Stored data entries
⟨
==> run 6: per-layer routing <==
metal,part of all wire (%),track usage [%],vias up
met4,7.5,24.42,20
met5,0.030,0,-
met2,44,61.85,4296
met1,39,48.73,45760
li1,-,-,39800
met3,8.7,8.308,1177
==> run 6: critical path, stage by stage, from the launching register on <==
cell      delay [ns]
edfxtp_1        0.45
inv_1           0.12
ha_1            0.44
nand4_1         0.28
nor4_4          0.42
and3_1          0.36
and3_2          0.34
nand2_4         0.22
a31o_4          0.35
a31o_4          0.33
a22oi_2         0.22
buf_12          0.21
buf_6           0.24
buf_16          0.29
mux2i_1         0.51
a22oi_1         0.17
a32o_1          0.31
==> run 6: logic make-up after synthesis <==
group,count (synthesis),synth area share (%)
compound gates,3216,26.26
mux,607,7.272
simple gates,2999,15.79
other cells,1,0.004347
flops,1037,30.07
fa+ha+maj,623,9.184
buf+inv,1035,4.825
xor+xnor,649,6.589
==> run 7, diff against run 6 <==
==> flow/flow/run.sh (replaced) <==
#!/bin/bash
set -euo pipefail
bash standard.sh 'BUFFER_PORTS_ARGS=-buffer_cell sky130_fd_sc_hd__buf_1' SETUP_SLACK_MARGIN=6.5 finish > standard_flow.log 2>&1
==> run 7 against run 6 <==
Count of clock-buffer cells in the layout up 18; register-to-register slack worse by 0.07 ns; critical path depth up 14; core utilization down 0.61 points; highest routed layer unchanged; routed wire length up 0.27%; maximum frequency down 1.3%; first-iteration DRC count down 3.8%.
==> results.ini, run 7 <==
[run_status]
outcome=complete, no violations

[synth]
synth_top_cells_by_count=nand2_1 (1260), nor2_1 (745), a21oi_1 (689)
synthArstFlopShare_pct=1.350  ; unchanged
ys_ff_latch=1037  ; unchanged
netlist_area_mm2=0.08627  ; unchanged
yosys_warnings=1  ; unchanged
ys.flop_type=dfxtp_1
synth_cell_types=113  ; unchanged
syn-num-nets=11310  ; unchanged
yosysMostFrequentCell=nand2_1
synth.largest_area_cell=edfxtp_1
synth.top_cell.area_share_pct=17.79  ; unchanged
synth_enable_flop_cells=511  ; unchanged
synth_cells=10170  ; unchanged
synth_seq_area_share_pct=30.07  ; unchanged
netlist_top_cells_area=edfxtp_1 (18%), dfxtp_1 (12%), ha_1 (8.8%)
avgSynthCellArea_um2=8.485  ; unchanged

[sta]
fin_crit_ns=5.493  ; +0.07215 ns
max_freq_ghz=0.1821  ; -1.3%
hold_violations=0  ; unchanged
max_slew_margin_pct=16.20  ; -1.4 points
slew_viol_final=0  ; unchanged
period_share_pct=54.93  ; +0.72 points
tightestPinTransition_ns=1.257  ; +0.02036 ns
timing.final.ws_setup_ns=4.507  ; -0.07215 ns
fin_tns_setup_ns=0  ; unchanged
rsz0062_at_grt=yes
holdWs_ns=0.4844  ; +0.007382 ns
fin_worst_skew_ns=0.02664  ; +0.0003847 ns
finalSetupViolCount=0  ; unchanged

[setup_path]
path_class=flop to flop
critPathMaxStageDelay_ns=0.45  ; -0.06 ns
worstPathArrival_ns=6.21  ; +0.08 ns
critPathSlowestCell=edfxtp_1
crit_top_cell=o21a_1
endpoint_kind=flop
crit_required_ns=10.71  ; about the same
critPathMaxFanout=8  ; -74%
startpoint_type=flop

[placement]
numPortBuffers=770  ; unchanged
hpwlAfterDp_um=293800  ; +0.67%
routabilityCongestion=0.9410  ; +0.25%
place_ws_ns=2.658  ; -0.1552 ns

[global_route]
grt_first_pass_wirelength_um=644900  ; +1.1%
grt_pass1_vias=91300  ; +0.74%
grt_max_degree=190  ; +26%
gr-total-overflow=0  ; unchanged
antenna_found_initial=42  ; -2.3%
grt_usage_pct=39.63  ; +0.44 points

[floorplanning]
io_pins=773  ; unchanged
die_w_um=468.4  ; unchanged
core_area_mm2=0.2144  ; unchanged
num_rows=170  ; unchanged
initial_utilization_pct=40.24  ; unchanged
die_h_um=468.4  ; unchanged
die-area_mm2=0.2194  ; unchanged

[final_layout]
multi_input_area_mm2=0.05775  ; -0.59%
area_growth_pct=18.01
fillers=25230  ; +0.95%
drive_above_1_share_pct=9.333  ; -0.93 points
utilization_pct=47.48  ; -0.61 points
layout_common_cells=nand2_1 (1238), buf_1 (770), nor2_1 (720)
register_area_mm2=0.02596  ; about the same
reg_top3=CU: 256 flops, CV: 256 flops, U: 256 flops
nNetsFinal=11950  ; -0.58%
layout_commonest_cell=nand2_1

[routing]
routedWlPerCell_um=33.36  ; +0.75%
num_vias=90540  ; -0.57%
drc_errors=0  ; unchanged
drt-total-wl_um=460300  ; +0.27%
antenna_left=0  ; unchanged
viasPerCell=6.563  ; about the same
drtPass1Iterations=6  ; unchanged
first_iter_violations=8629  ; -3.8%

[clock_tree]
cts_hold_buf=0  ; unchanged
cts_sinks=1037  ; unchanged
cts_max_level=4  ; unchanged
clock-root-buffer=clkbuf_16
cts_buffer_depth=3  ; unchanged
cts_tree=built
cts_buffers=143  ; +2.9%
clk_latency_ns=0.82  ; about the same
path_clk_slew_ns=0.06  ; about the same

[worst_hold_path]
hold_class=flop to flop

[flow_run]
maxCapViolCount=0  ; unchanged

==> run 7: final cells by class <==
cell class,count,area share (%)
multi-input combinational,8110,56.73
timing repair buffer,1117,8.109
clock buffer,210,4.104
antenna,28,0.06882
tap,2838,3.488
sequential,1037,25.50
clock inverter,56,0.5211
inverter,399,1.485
⟩
* TASK TO CARRY OUT *
None of the records may be omitted; each is to be printed exactly.

* EXERCISE ANSWER *
==> run 6: per-layer routing <==
metal,part of all wire (%),track usage [%],vias up
met4,7.5,24.42,20
met5,0.030,0,-
met2,44,61.85,4296
met1,39,48.73,45760
li1,-,-,39800
met3,8.7,8.308,1177
==> run 6: critical path, stage by stage, from the launching register on <==
cell      delay [ns]
edfxtp_1        0.45
inv_1           0.12
ha_1            0.44
nand4_1         0.28
nor4_4          0.42
and3_1          0.36
and3_2          0.34
nand2_4         0.22
a31o_4          0.35
a31o_4          0.33
a22oi_2         0.22
buf_12          0.21
buf_6           0.24
buf_16          0.29
mux2i_1         0.51
a22oi_1         0.17
a32o_1          0.31
==> run 6: logic make-up after synthesis <==
group,count (synthesis),synth area share (%)
compound gates,3216,26.26
mux,607,7.272
simple gates,2999,15.79
other cells,1,0.004347
flops,1037,30.07
fa+ha+maj,623,9.184
buf+inv,1035,4.825
xor+xnor,649,6.589
==> run 7, diff against run 6 <==
==> flow/flow/run.sh (replaced) <==
#!/bin/bash
set -euo pipefail
bash standard.sh 'BUFFER_PORTS_ARGS=-buffer_cell sky130_fd_sc_hd__buf_1' SETUP_SLACK_MARGIN=6.5 finish > standard_flow.log 2>&1
==> run 7 against run 6 <==
Count of clock-buffer cells in the layout up 18; register-to-register slack worse by 0.07 ns; critical path depth up 14; core utilization down 0.61 points; highest routed layer unchanged; routed wire length up 0.27%; maximum frequency down 1.3%; first-iteration DRC count down 3.8%.
==> results.ini, run 7 <==
[run_status]
outcome=complete, no violations

[synth]
synth_top_cells_by_count=nand2_1 (1260), nor2_1 (745), a21oi_1 (689)
synthArstFlopShare_pct=1.350  ; unchanged
ys_ff_latch=1037  ; unchanged
netlist_area_mm2=0.08627  ; unchanged
yosys_warnings=1  ; unchanged
ys.flop_type=dfxtp_1
synth_cell_types=113  ; unchanged
syn-num-nets=11310  ; unchanged
yosysMostFrequentCell=nand2_1
synth.largest_area_cell=edfxtp_1
synth.top_cell.area_share_pct=17.79  ; unchanged
synth_enable_flop_cells=511  ; unchanged
synth_cells=10170  ; unchanged
synth_seq_area_share_pct=30.07  ; unchanged
netlist_top_cells_area=edfxtp_1 (18%), dfxtp_1 (12%), ha_1 (8.8%)
avgSynthCellArea_um2=8.485  ; unchanged

[sta]
fin_crit_ns=5.493  ; +0.07215 ns
max_freq_ghz=0.1821  ; -1.3%
hold_violations=0  ; unchanged
max_slew_margin_pct=16.20  ; -1.4 points
slew_viol_final=0  ; unchanged
period_share_pct=54.93  ; +0.72 points
tightestPinTransition_ns=1.257  ; +0.02036 ns
timing.final.ws_setup_ns=4.507  ; -0.07215 ns
fin_tns_setup_ns=0  ; unchanged
rsz0062_at_grt=yes
holdWs_ns=0.4844  ; +0.007382 ns
fin_worst_skew_ns=0.02664  ; +0.0003847 ns
finalSetupViolCount=0  ; unchanged

[setup_path]
path_class=flop to flop
critPathMaxStageDelay_ns=0.45  ; -0.06 ns
worstPathArrival_ns=6.21  ; +0.08 ns
critPathSlowestCell=edfxtp_1
crit_top_cell=o21a_1
endpoint_kind=flop
crit_required_ns=10.71  ; about the same
critPathMaxFanout=8  ; -74%
startpoint_type=flop

[placement]
numPortBuffers=770  ; unchanged
hpwlAfterDp_um=293800  ; +0.67%
routabilityCongestion=0.9410  ; +0.25%
place_ws_ns=2.658  ; -0.1552 ns

[global_route]
grt_first_pass_wirelength_um=644900  ; +1.1%
grt_pass1_vias=91300  ; +0.74%
grt_max_degree=190  ; +26%
gr-total-overflow=0  ; unchanged
antenna_found_initial=42  ; -2.3%
grt_usage_pct=39.63  ; +0.44 points

[floorplanning]
io_pins=773  ; unchanged
die_w_um=468.4  ; unchanged
core_area_mm2=0.2144  ; unchanged
num_rows=170  ; unchanged
initial_utilization_pct=40.24  ; unchanged
die_h_um=468.4  ; unchanged
die-area_mm2=0.2194  ; unchanged

[final_layout]
multi_input_area_mm2=0.05775  ; -0.59%
area_growth_pct=18.01
fillers=25230  ; +0.95%
drive_above_1_share_pct=9.333  ; -0.93 points
utilization_pct=47.48  ; -0.61 points
layout_common_cells=nand2_1 (1238), buf_1 (770), nor2_1 (720)
register_area_mm2=0.02596  ; about the same
reg_top3=CU: 256 flops, CV: 256 flops, U: 256 flops
nNetsFinal=11950  ; -0.58%
layout_commonest_cell=nand2_1

[routing]
routedWlPerCell_um=33.36  ; +0.75%
num_vias=90540  ; -0.57%
drc_errors=0  ; unchanged
drt-total-wl_um=460300  ; +0.27%
antenna_left=0  ; unchanged
viasPerCell=6.563  ; about the same
drtPass1Iterations=6  ; unchanged
first_iter_violations=8629  ; -3.8%

[clock_tree]
cts_hold_buf=0  ; unchanged
cts_sinks=1037  ; unchanged
cts_max_level=4  ; unchanged
clock-root-buffer=clkbuf_16
cts_buffer_depth=3  ; unchanged
cts_tree=built
cts_buffers=143  ; +2.9%
clk_latency_ns=0.82  ; about the same
path_clk_slew_ns=0.06  ; about the same

[worst_hold_path]
hold_class=flop to flop

[flow_run]
maxCapViolCount=0  ; unchanged

==> run 7: final cells by class <==
cell class,count,area share (%)
multi-input combinational,8110,56.73
timing repair buffer,1117,8.109
clock buffer,210,4.104
antenna,28,0.06882
tap,2838,3.488
sequential,1037,25.50
clock inverter,56,0.5211
inverter,399,1.485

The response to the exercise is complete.